↓

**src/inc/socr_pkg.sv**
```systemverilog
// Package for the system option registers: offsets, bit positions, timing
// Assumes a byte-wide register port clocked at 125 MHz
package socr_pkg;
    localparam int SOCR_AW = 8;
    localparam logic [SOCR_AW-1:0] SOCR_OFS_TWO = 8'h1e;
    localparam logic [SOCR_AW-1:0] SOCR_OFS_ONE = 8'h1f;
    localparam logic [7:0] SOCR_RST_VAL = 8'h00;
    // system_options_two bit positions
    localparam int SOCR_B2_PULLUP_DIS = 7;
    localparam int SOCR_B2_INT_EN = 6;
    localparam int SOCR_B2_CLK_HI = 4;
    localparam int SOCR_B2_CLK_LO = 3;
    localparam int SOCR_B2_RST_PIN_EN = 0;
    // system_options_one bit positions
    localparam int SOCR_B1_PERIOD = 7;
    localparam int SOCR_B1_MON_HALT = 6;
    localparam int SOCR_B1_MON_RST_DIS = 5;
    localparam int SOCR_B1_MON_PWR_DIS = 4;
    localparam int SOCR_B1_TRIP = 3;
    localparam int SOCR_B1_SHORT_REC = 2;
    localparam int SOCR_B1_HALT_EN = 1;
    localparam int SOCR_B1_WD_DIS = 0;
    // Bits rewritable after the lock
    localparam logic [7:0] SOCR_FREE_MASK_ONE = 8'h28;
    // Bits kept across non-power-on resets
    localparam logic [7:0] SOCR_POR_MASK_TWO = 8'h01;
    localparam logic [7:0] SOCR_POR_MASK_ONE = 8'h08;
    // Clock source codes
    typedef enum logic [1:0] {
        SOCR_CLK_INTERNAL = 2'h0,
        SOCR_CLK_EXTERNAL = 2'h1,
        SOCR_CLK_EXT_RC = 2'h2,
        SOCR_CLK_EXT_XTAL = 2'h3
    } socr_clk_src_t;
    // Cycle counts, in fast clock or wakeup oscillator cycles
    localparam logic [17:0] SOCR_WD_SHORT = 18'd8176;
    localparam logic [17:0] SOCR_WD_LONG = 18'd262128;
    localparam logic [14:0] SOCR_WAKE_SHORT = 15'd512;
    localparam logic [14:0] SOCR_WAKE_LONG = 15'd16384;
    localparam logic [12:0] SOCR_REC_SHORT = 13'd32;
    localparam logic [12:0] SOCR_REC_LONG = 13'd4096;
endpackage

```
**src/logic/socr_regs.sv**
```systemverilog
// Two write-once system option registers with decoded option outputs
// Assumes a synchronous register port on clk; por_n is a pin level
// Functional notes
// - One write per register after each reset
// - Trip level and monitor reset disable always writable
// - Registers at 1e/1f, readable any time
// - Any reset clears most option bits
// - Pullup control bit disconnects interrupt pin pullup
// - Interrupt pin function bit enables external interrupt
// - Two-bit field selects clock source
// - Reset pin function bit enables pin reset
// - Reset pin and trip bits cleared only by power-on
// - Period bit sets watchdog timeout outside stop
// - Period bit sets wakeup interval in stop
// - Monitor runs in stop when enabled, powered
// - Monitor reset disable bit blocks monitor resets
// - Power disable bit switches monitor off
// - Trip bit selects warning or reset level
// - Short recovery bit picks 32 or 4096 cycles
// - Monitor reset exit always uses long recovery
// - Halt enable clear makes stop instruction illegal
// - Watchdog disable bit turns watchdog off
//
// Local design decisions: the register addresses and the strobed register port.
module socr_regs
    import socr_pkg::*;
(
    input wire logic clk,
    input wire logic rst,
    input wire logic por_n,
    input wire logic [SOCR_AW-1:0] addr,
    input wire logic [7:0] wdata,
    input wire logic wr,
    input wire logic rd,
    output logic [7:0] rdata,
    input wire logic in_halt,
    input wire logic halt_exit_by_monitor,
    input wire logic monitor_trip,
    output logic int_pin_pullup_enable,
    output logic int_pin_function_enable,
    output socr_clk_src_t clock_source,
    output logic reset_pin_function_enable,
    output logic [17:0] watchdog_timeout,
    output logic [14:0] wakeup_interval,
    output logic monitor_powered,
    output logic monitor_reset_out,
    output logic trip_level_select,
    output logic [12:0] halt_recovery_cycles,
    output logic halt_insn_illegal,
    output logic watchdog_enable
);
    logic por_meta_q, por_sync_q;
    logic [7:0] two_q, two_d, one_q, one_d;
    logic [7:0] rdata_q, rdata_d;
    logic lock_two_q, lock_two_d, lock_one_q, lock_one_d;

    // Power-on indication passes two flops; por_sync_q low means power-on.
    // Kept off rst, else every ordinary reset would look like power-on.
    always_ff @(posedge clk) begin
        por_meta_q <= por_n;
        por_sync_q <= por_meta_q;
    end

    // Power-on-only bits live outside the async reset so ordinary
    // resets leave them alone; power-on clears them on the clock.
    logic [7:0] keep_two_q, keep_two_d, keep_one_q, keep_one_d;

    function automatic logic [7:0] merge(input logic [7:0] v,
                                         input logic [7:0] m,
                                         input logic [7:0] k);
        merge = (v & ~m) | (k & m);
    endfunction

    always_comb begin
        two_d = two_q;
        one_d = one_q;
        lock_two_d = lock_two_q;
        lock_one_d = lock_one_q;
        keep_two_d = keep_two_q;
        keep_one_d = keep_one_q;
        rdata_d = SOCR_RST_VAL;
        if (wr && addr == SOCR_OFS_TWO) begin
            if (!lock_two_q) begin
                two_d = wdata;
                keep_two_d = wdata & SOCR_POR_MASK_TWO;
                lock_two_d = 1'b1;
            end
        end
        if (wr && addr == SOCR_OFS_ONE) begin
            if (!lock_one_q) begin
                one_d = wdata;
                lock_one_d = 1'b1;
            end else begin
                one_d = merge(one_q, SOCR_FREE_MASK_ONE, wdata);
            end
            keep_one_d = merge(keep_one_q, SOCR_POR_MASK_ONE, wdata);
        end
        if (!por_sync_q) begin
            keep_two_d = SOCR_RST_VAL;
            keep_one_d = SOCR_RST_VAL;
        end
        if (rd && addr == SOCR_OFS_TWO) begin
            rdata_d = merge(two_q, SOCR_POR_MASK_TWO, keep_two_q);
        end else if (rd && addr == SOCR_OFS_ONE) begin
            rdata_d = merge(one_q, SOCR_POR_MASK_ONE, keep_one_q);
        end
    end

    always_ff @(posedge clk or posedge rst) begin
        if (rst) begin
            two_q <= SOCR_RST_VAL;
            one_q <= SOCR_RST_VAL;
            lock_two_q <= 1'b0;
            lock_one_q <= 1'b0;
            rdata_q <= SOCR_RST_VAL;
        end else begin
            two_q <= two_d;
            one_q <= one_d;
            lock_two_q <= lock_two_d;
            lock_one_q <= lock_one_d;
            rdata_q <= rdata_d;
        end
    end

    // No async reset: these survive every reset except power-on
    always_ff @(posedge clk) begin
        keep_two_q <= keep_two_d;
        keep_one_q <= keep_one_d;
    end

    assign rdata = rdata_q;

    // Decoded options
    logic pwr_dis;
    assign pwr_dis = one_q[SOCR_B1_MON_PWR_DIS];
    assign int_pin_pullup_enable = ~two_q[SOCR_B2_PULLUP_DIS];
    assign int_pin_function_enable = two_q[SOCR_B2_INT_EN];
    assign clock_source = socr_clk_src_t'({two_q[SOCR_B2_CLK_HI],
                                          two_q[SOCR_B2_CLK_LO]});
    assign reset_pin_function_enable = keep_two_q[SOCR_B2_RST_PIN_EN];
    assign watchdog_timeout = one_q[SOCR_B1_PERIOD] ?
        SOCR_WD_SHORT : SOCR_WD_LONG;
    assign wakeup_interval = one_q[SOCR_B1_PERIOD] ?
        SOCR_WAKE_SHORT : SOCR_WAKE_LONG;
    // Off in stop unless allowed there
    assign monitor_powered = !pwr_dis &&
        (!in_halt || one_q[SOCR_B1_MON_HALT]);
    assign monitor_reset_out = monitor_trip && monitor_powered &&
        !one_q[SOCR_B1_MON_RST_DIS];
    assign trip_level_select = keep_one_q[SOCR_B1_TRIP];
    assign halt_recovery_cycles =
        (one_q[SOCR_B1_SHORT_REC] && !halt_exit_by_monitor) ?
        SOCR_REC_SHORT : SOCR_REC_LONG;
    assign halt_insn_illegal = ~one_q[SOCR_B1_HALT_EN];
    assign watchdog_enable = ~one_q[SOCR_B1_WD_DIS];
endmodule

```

↑

In the records above, some lines may contain the word "wdata"; copy every one of them.

    input wire logic [7:0] wdata,
                two_d = wdata;
                keep_two_d = wdata & SOCR_POR_MASK_TWO;
                one_d = wdata;
                one_d = merge(one_q, SOCR_FREE_MASK_ONE, wdata);
            keep_one_d = merge(keep_one_q, SOCR_POR_MASK_ONE, wdata);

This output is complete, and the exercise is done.